Your instructions →
From the data below, copy exactly the lines that lie between the one holding "mappedNetlistArea_mm2 0.0126 \" and the one holding "registers | 0.770 | 4.64", including both, and nothing more.

[Saved data entries]
===
File: src/dbg_map.svh
`ifndef DBG_MAP_SVH
`define DBG_MAP_SVH

// ==========================================================================
// register byte offsets on the apb port
`define OFF_DCSR        8'h00
`define OFF_DPC         8'h04
`define OFF_DSCRATCH0   8'h08
`define OFF_DSCRATCH1   8'h0c
`define OFF_TSELECT     8'h10
`define OFF_TDATA1      8'h14
`define OFF_TDATA2      8'h18
`define OFF_TINFO       8'h1c
`define OFF_MSTATUS     8'h20
`define OFF_RUNSTAT     8'h24

// ==========================================================================
// debug control and status fields
`define DCSR_VER_VAL    4'h4
`define DCSR_EBREAKM    15
`define DCSR_PRV_VAL    2'h3
`define CAUSE_EBREAK    3'h1
`define CAUSE_TRIGGER   3'h2
`define CAUSE_HALTREQ   3'h3

// ==========================================================================
// machine status fields
`define MST_MIE         3
`define MST_MPIE        7

// ==========================================================================
// trigger data 1 fields and constants
`define TD1_TYPE_LSB    28
`define TD1_DMODE       27
`define TD1_ACT_LSB     12
`define TD1_EXEC        2
`define TTYPE_MCONTROL  4'h2
`define TTYPE_ETRIG     4'h5
`define ACTION_DEBUG    4'h1
`define TD1_RESET       32'h2800_0000
`define TINFO_VAL       32'h0000_0024

`endif

File: src/dbg_pkg.sv
package dbg_pkg;

    // ======================================================================
    // run-control states
    typedef enum logic [1:0] {
        ST_RESET,
        ST_RUN,
        ST_HALT
    } run_state_e;

    // ======================================================================
    // apb request and response
    typedef struct packed {
        logic        psel;
        logic        penable;
        logic        pwrite;
        logic [7:0]  paddr;
        logic [31:0] pwdata;
    } apb_req_s;

    typedef struct packed {
        logic [31:0] prdata;
        logic        pready;
        logic        pslverr;
    } apb_rsp_s;

    // ======================================================================
    // core pipeline events, one cycle each except fetch enable, debug request and decode pc
    typedef struct packed {
        logic        fetch_enable;
        logic        debug_req;
        logic        dec_valid;
        logic [31:0] dec_pc;
        logic        ebreak;
        logic        mret;
        logic        dret;
        logic        exception;
        logic [4:0]  exc_cause;
        logic        irq_take;
    } core_evt_s;

    typedef struct packed {
        logic havereset;
        logic running;
        logic halted;
    } dbg_status_s;

    typedef struct packed {
        logic        pc_set;
        logic [31:0] pc_target;
        logic        kill_decode;
    } redirect_s;

endpackage

File: src/trigger_unit.sv
`timescale 1ns/1ns
`include "dbg_map.svh"

module trigger_unit #(
    parameter int NUM_TRIG = 1
) (
    // clock and reset
    input  wire logic        pclk,
    input  wire logic        presetn,
    // register access
    input  wire logic [1:0]  sel,
    input  wire logic        wr1,
    input  wire logic        wr2,
    input  wire logic [31:0] wdata,
    output      logic [31:0] rd1,
    output      logic [31:0] rd2,
    // match inputs
    input  wire logic        enable,
    input  wire logic        pc_valid,
    input  wire logic [31:0] pc,
    input  wire logic        exc,
    input  wire logic [4:0]  exc_cause,
    output      logic        hit
);
    import dbg_pkg::*;

    // one slot kept at zero triggers so arrays never go empty
    localparam int TN = (NUM_TRIG == 0) ? 1 : NUM_TRIG;

    typedef struct packed {
        logic [TN-1:0][31:0] t1;
        logic [TN-1:0][31:0] t2;
    } trig_state_s;

    trig_state_s s_r, s_nxt;
    logic [TN-1:0] hits;

    // ======================================================================
    // per-trigger match, two types only
    for (genvar i = 0; i < TN; i++) begin : g_trig
        logic [3:0] ty;
        logic [3:0] act;
        assign ty  = s_r.t1[i][`TD1_TYPE_LSB+:4];
        assign act = s_r.t1[i][`TD1_ACT_LSB+:4];
        assign hits[i] = (NUM_TRIG != 0) && enable
            && (act == `ACTION_DEBUG)
            && (((ty == `TTYPE_MCONTROL) && s_r.t1[i][`TD1_EXEC]
                 && pc_valid && (pc == s_r.t2[i]))
             || ((ty == `TTYPE_ETRIG) && exc
                 && s_r.t2[i][exc_cause]));
    end

    assign hit = |hits;
    assign rd1 = (sel < TN) ? s_r.t1[sel] : '0;
    assign rd2 = (sel < TN) ? s_r.t2[sel] : '0;

    // ======================================================================
    // writes; other types keep old type
    always_comb begin
        s_nxt = s_r;
        if (wr1 && (sel < TN)) begin
            if ((wdata[`TD1_TYPE_LSB+:4] == `TTYPE_MCONTROL) ||
                (wdata[`TD1_TYPE_LSB+:4] == `TTYPE_ETRIG)) begin
                s_nxt.t1[sel] = wdata;
            end else begin
                s_nxt.t1[sel][27:0] = wdata[27:0];
            end
            s_nxt.t1[sel][`TD1_DMODE] = 1'b1;
        end
        if (wr2 && (sel < TN)) begin
            s_nxt.t2[sel] = wdata;
        end
    end

    always_ff @(posedge pclk or negedge presetn) begin
        if (!presetn) begin
            s_r.t1 <= {TN{`TD1_RESET}};
            s_r.t2 <= '0;
        end else begin
            s_r <= s_nxt;
        end
    end

endmodule

File: src/core_debug_entry_control.sv
// Operation
// - trap entry clears machine interrupt enable
// - no hardware trap stacking; software nests freely
// - debug entry saves pc, records cause, jumps to halt vector
// - enter debug on request, trigger with action one, or armed ebreak
// - trigger count is a parameter from zero to four
// - triggers support only address match and exception types
// - pc-dependent or program-buffer transfers never illegal
// - decode instruction at first request cycle is killed
// - has-been-reset high in reset, clears after fetch enable seen
// - exactly one of reset, running, halted status is high
// - ebreak in debug mode returns to halt vector, no status change
// - exception or mret in debug mode goes to exception vector
// - debug csr, pc and scratch registers illegal outside debug mode
// - trigger registers illegal when trigger count is zero
// - trigger mode-only bit reads one; data written only in debug
// - neither running nor halted until after fetch enable
// - request before fetch enable goes straight to halted
// - request while running reaches halted within a few cycles
//
// Added by the designer: the placing of the registers and register access over APB.
`timescale 1ns/1ns
`include "dbg_map.svh"

module core_debug_entry_control #(
    parameter int NUM_TRIG = 1
) (
    // clock and reset
    input  wire logic                 pclk,
    input  wire logic                 presetn,
    // register port
    input  wire dbg_pkg::apb_req_s    apb_i,
    output      dbg_pkg::apb_rsp_s    apb_o,
    // core pipeline events
    input  wire dbg_pkg::core_evt_s   core_i,
    input  wire logic [31:0]          halt_vector_in,
    input  wire logic [31:0]          debug_exception_vector_in,
    // status and redirect
    output      dbg_pkg::dbg_status_s dbg_status,
    output      dbg_pkg::redirect_s   redirect,
    output      logic                 illegal_insn,
    output      logic                 mie
);
    import dbg_pkg::*;

    typedef struct packed {
        run_state_e  st;
        logic        req_seen;
        logic        ebreakm;
        logic [2:0]  cause;
        logic [31:0] dpc;
        logic [31:0] scratch0;
        logic [31:0] scratch1;
        logic [1:0]  tsel;
        logic        mie;
        logic        mpie;
        apb_rsp_s    rsp;
        dbg_status_s stat;
        redirect_s   redir;
        logic        illegal;
    } ctl_state_s;

    ctl_state_s s_r, s_nxt;

    logic        setup;
    logic        acc_wr;
    logic        in_dbg;
    logic        bad;
    logic        t1_we;
    logic        t2_we;
    logic        trig_hit;
    logic [31:0] t1_rd;
    logic [31:0] t2_rd;
    logic [31:0] rdata;

    // ======================================================================
    // address classes
    function automatic logic is_dbg_reg(input logic [7:0] a);
        is_dbg_reg = (a == `OFF_DCSR) || (a == `OFF_DPC) ||
                     (a == `OFF_DSCRATCH0) || (a == `OFF_DSCRATCH1);
    endfunction

    function automatic logic is_trig_reg(input logic [7:0] a);
        is_trig_reg = (a == `OFF_TSELECT) || (a == `OFF_TDATA1) ||
                      (a == `OFF_TDATA2) || (a == `OFF_TINFO);
    endfunction

    function automatic logic is_known(input logic [7:0] a);
        is_known = is_dbg_reg(a) || is_trig_reg(a) ||
                   (a == `OFF_MSTATUS) || (a == `OFF_RUNSTAT);
    endfunction

    // ======================================================================
    // access checks and strobes
    assign in_dbg = (s_r.st == ST_HALT);
    assign setup  = apb_i.psel && !apb_i.penable;
    // write lands at the pready edge, never if refused
    assign acc_wr = apb_i.psel && apb_i.penable && s_r.rsp.pready &&
                    apb_i.pwrite && !s_r.rsp.pslverr;
    // no pc or target checks, only register legality
    assign bad = !is_known(apb_i.paddr)
              || (is_dbg_reg(apb_i.paddr) && !in_dbg)
              || (is_trig_reg(apb_i.paddr) && (NUM_TRIG == 0));
    // trigger data writable in debug only
    assign t1_we = acc_wr && in_dbg && (apb_i.paddr == `OFF_TDATA1);
    assign t2_we = acc_wr && in_dbg && (apb_i.paddr == `OFF_TDATA2);

    // ======================================================================
    // read multiplexer
    always_comb begin
        rdata = '0;
        case (apb_i.paddr)
            `OFF_DCSR: begin
                rdata[31:28] = `DCSR_VER_VAL;
                rdata[`DCSR_EBREAKM] = s_r.ebreakm;
                rdata[8:6] = s_r.cause;
                rdata[1:0] = `DCSR_PRV_VAL;
            end
            `OFF_DPC:       rdata = s_r.dpc;
            `OFF_DSCRATCH0: rdata = s_r.scratch0;
            `OFF_DSCRATCH1: rdata = s_r.scratch1;
            `OFF_TSELECT:   rdata[1:0] = s_r.tsel;
            `OFF_TDATA1:    rdata = t1_rd;
            `OFF_TDATA2:    rdata = t2_rd;
            `OFF_TINFO:     rdata = `TINFO_VAL;
            `OFF_MSTATUS: begin
                rdata[`MST_MIE]  = s_r.mie;
                rdata[`MST_MPIE] = s_r.mpie;
            end
            `OFF_RUNSTAT: begin
                rdata[0] = s_r.stat.havereset;
                rdata[1] = s_r.stat.running;
                rdata[2] = s_r.stat.halted;
            end
            default:        rdata = '0;
        endcase
    end

    // ======================================================================
    // trigger unit, matching only while running
    trigger_unit #(
        .NUM_TRIG (NUM_TRIG)
    ) u_trig (
        .pclk      (pclk),
        .presetn   (presetn),
        .sel       (s_r.tsel),
        .wr1       (t1_we),
        .wr2       (t2_we),
        .wdata     (apb_i.pwdata),
        .rd1       (t1_rd),
        .rd2       (t2_rd),
        .enable    (s_r.st == ST_RUN),
        .pc_valid  (core_i.dec_valid),
        .pc        (core_i.dec_pc),
        .exc       (core_i.exception),
        .exc_cause (core_i.exc_cause),
        .hit       (trig_hit)
    );

    // ======================================================================
    // next state: register port first, run control after so it wins
    always_comb begin
        s_nxt = s_r;
        s_nxt.rsp.pready = 1'b0;
        s_nxt.redir.pc_set = 1'b0;
        s_nxt.redir.kill_decode = 1'b0;
        s_nxt.illegal = 1'b0;

        // answer is prepared at setup, shown in the access cycle
        if (setup) begin
            s_nxt.rsp.pready  = 1'b1;
            s_nxt.rsp.pslverr = bad;
            s_nxt.rsp.prdata  = bad ? '0 : rdata;
            s_nxt.illegal     = bad;
        end

        if (acc_wr) begin
            case (apb_i.paddr)
                `OFF_DCSR:      s_nxt.ebreakm = apb_i.pwdata[`DCSR_EBREAKM];
                `OFF_DPC:       s_nxt.dpc = apb_i.pwdata;
                `OFF_DSCRATCH0: s_nxt.scratch0 = apb_i.pwdata;
                `OFF_DSCRATCH1: s_nxt.scratch1 = apb_i.pwdata;
                `OFF_TSELECT: begin
                    // out-of-range select dropped
                    if (apb_i.pwdata < NUM_TRIG) begin
                        s_nxt.tsel = apb_i.pwdata[1:0];
                    end
                end
                `OFF_MSTATUS: begin
                    // software re-enable allows nesting
                    s_nxt.mie  = apb_i.pwdata[`MST_MIE];
                    s_nxt.mpie = apb_i.pwdata[`MST_MPIE];
                end
                default: begin
                end
            endcase
        end

        case (s_r.st)
            ST_RESET: begin
                // early request forces direct halt
                if (core_i.debug_req) begin
                    s_nxt.req_seen = 1'b1;
                end
                if (core_i.fetch_enable) begin
                    if (s_r.req_seen || core_i.debug_req) begin
                        s_nxt.st = ST_HALT;
                        s_nxt.cause = `CAUSE_HALTREQ;
                        s_nxt.dpc = core_i.dec_pc;
                        s_nxt.redir.pc_set = 1'b1;
                        s_nxt.redir.pc_target = halt_vector_in;
                        s_nxt.redir.kill_decode = 1'b1;
                    end else begin
                        s_nxt.st = ST_RUN;
                    end
                    s_nxt.req_seen = 1'b0;
                end
            end
            ST_RUN: begin
                if (trig_hit || core_i.debug_req ||
                    (core_i.ebreak && s_r.ebreakm)) begin
                    s_nxt.st = ST_HALT;
                    if (trig_hit) begin
                        s_nxt.cause = `CAUSE_TRIGGER;
                    end else if (core_i.ebreak && s_r.ebreakm) begin
                        s_nxt.cause = `CAUSE_EBREAK;
                    end else begin
                        s_nxt.cause = `CAUSE_HALTREQ;
                    end
                    s_nxt.dpc = core_i.dec_pc;
                    s_nxt.redir.pc_set = 1'b1;
                    s_nxt.redir.pc_target = halt_vector_in;
                    // decode instruction is flushed and resumes from dpc
                    s_nxt.redir.kill_decode = 1'b1;
                end else if (core_i.exception || core_i.irq_take ||
                             core_i.ebreak) begin
                    // single level of save only; handler must store it
                    s_nxt.mpie = s_r.mie;
                    s_nxt.mie  = 1'b0;
                end else if (core_i.mret) begin
                    s_nxt.mie  = s_r.mpie;
                    s_nxt.mpie = 1'b1;
                end
            end
            ST_HALT: begin
                // none of these touch dcsr, dpc or machine status
                if (core_i.ebreak) begin
                    s_nxt.redir.pc_set = 1'b1;
                    s_nxt.redir.pc_target = halt_vector_in;
                end else if (core_i.exception || core_i.mret) begin
                    s_nxt.redir.pc_set = 1'b1;
                    s_nxt.redir.pc_target = debug_exception_vector_in;
                end else if (core_i.dret) begin
                    s_nxt.st = ST_RUN;
                    s_nxt.redir.pc_set = 1'b1;
                    s_nxt.redir.pc_target = s_r.dpc;
                end
            end
            default: begin
                s_nxt.st = ST_RESET;
            end
        endcase

        // status from next state, registered
        s_nxt.stat.havereset = (s_nxt.st == ST_RESET);
        s_nxt.stat.running   = (s_nxt.st == ST_RUN);
        s_nxt.stat.halted    = (s_nxt.st == ST_HALT);
    end

    // ======================================================================
    // state register
    always_ff @(posedge pclk or negedge presetn) begin
        if (!presetn) begin
            s_r.st       <= ST_RESET;
            s_r.req_seen <= 1'b0;
            s_r.ebreakm  <= 1'b0;
            s_r.cause    <= 3'h0;
            s_r.dpc      <= '0;
            s_r.scratch0 <= '0;
            s_r.scratch1 <= '0;
            s_r.tsel     <= 2'h0;
            s_r.mie      <= 1'b0;
            s_r.mpie     <= 1'b0;
            s_r.rsp      <= '0;
            s_r.stat     <= 3'b100;
            s_r.redir    <= '0;
            s_r.illegal  <= 1'b0;
        end else begin
            s_r <= s_nxt;
        end
    end

    // ======================================================================
    // outputs straight from flip-flops
    assign apb_o        = s_r.rsp;
    assign dbg_status   = s_r.stat;
    assign redirect     = s_r.redir;
    assign illegal_insn = s_r.illegal;
    assign mie          = s_r.mie;

endmodule

File: config.mk
export PLATFORM = sky130hd
export DESIGN_NAME = core_debug_entry_control
export DESIGN_NICKNAME = d
export VERILOG_FILES = /design/src/dbg_pkg.sv /design/src/trigger_unit.sv /design/src/core_debug_entry_control.sv
export VERILOG_INCLUDE_DIRS = /design/src
export SDC_FILE = /design/constraint.sdc
export NUM_CORES = 1
export LEC_CHECK = 0
export BUFFER_PORTS_ARGS = -buffer_cell sky130_fd_sc_hd__buf_2
export CORE_UTILIZATION = 48
export CTS_CLUSTER_SIZE = 30
export DETAILED_ROUTE_END_ITERATION = 10
export GPL_TIMING_DRIVEN = 0
export PLACE_DENSITY = 0.75
export SLEW_MARGIN = 20
export SYNTH_ARGS = -nofsm -noshare
export SYNTH_HDL_FRONTEND = slang
export SYNTH_SLANG_ARGS = --single-unit
File: constraint.sdc
create_clock -name pclk -period 2.45 [get_ports pclk]
set_input_delay 0.3675 -clock pclk [delete_from_list [all_inputs] [get_ports pclk]]
set_output_delay 0.3675 -clock pclk [all_outputs]
set_load 0.01 [all_outputs]
==> results_dict.tcl <==
set metrics [dict create \
    grt_pass1_vias 10652 \
    layout-area-overhead-vs-synth_pct 23.5 \
    synth_cells 1117 \
    powerDensity_mw_per_mm2 875 \
    nNetsFinal 1539 \
    finalCritPeriodShare_pct 118 \
    floorplan.rows 58 \
    power_mw 13.6 \
    setup.worst_path.start "u_trig.s_r[5]$_DFFE_PN0P_" \
    setup_viol 73 \
    initial_core_util_pct 49.4 \
    critical_path_end_type "flop" \
    outcome "complete, but fails checks" \
    vias_per_cell 6.28 \
    failing_checks "setup timing" \
    detail_route.drc_violations 0 \
    grt_start_max_net_pins 100 \
    cts.root.buffer_cell "clkbuf_16" \
    timing.setup.tns_ns -25.60 \
    vias 10904 \
    number_of_antenna_violations_at_the_first_check_in_global_routing 1 \
    clkSinkCount 242 \
    finalCriticalPeriod_ns 2.90 \
    synth_seq_cells 242 \
    slew_viol_final 0 \
    floorplan.die_area_mm2 0.0269 \
    h-tree-depth 1 \
    ys_types 64 \
    clk_path_buf_depth 3 \
    ir_drop_mv 0.677 \
    hold_viol 0 \
    normalized_max_slew_margin_pct 25.9 \
    remaining_global_route_overflow 0 \
    final_cell_area_mm2 0.0155 \
    postPlaceCellArea_mm2 0.0142 \
    synthMostInstantiatedCell "dfrtp_1" \
    clk_skew_ns 0.0155 \
    timing.hold.worst.class "in2reg" \
    fmax_mhz 345 \
    worst_hold_slack_ns 0.0666 \
    cp.required_ns 2.85 \
    finalWeightedCongestion 0.967 \
    placed_cells_incl_taps 1665 \
    synth_seq_area_share_pct 48.1 \
    synth_edf_count 0 \
    hold_path.startpoint "core_i[44]" \
    synth_top_cells_by_area "dfrtp_1 (48%), mux2_2 (11%), a222oi_1 (4.5%), buf_4 (4.4%), mux2i_1 (2.9%)" \
    layout_cells_excl_fill 1735 \
    numCtsBuffers 26 \
    synth_top_cell_by_area "dfrtp_1" \
    worstSetupPathType "reg2reg" \
    number_of_maximum_capacitance_constraint_violations 0 \
    postRouteWirelength_mm 44.7 \
    grt_first_pass_wirelength_mm 66.2 \
    number_of_i_o_port_buffers 216 \
    grt_use_total_pct 33.3 \
    drt-wirelength-per-cell_um 25.8 \
    die_height_um 164 \
    drt_pass1_iterations 8 \
    critPathMaxFanout 10 \
    worst_setup_sp_type "flop" \
    clk-insertion-delay-late_ns 0.54 \
    first_iter_violations 1775 \
    synth.cells.most_frequent "dfrtp_1 (239), mux2_2 (124), buf_4 (73), clkbuf_1 (60), nor2_1 (60)" \
    r2r_start "u_trig.s_r[5]$_DFFE_PN0P_" \
    worst_setup_slack_after_layout_ns -0.446 \
    place.detailed.hpwl_mm 33.3 \
    synth_flop_cell "dfrtp_1" \
    async_flop_share_pct 100 \
    synth_fp_nets 1271 \
    p_leak_nw 7.67 \
    synth-warning-count 0 \
    rsz0062_at_grt "yes" \
    arrival_ns 3.30 \
    coreArea_mm2 0.0255 \
    post_route_cells_drive_above_1_share_pct 39.2 \
    place_worst_setup_slack_ns -1.04 \
    layout.core_utilization_pct 61.0 \
    synth_top_area_share_pct 47.5 \
    route.antenna.remaining_nets 0 \
    num_io_pins 227 \
    mappedNetlistArea_mm2 0.0126 \
    clk_transition_reported_paths_ns 0.06 \
    die_w_um 164 \
    cts_tree "yes" \
    post_synth.cell_area_avg_um2 11.3 \
    timing_worst_slew_pin_value_ns 1.10 \
]
[power breakdown]
group | switching (mW) | internal (mW)
logic | 2.05 | 1.95
clock network | 1.64 | 2.55
registers | 0.770 | 4.64
[placed cells by master (no fill, tap or decap), types with 18 or more instances in the layout]
cell,instances
a22oi_1,34
clkbuf_16,31
buf_2,222
a21o_1,28
a21oi_1,42
mux2i_1,36
nor2b_1,36
nand2_1,30
mux2_2,124
dfrtp_1,232
buf_4,87
a222oi_1,57
xnor2_1,32
nor2_1,57
clkbuf_1,53
a221o_1,32
nand4_1,18
o21ai_1,32
o21ai_0,35
[cell families after synthesis]
family,after synthesis,share of synthesized area (%)
AND/OR/NAND/NOR,213,8.95
AO/OA/AOI/OAI,300,17.7
multiplexers,167,15.2
flip-flops,242,48.1
buffers and inverters,162,7.71
XOR/XNOR,33,2.30
[sequential cells by signal (all words and copies together), names as in the netlist]
name               count
mie                    1
s_r                  105
illegal_insn           1
u_trig.s_r            56
apb_o                 34
redirect              34
u_trig.g_trig.act      4
u_trig.g_trig.ty       4
dbg_status             3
===
Reply to the task →
    mappedNetlistArea_mm2 0.0126 \
    clk_transition_reported_paths_ns 0.06 \
    die_w_um 164 \
    cts_tree "yes" \
    post_synth.cell_area_avg_um2 11.3 \
    timing_worst_slew_pin_value_ns 1.10 \
]
[power breakdown]
group | switching (mW) | internal (mW)
logic | 2.05 | 1.95
clock network | 1.64 | 2.55
registers | 0.770 | 4.64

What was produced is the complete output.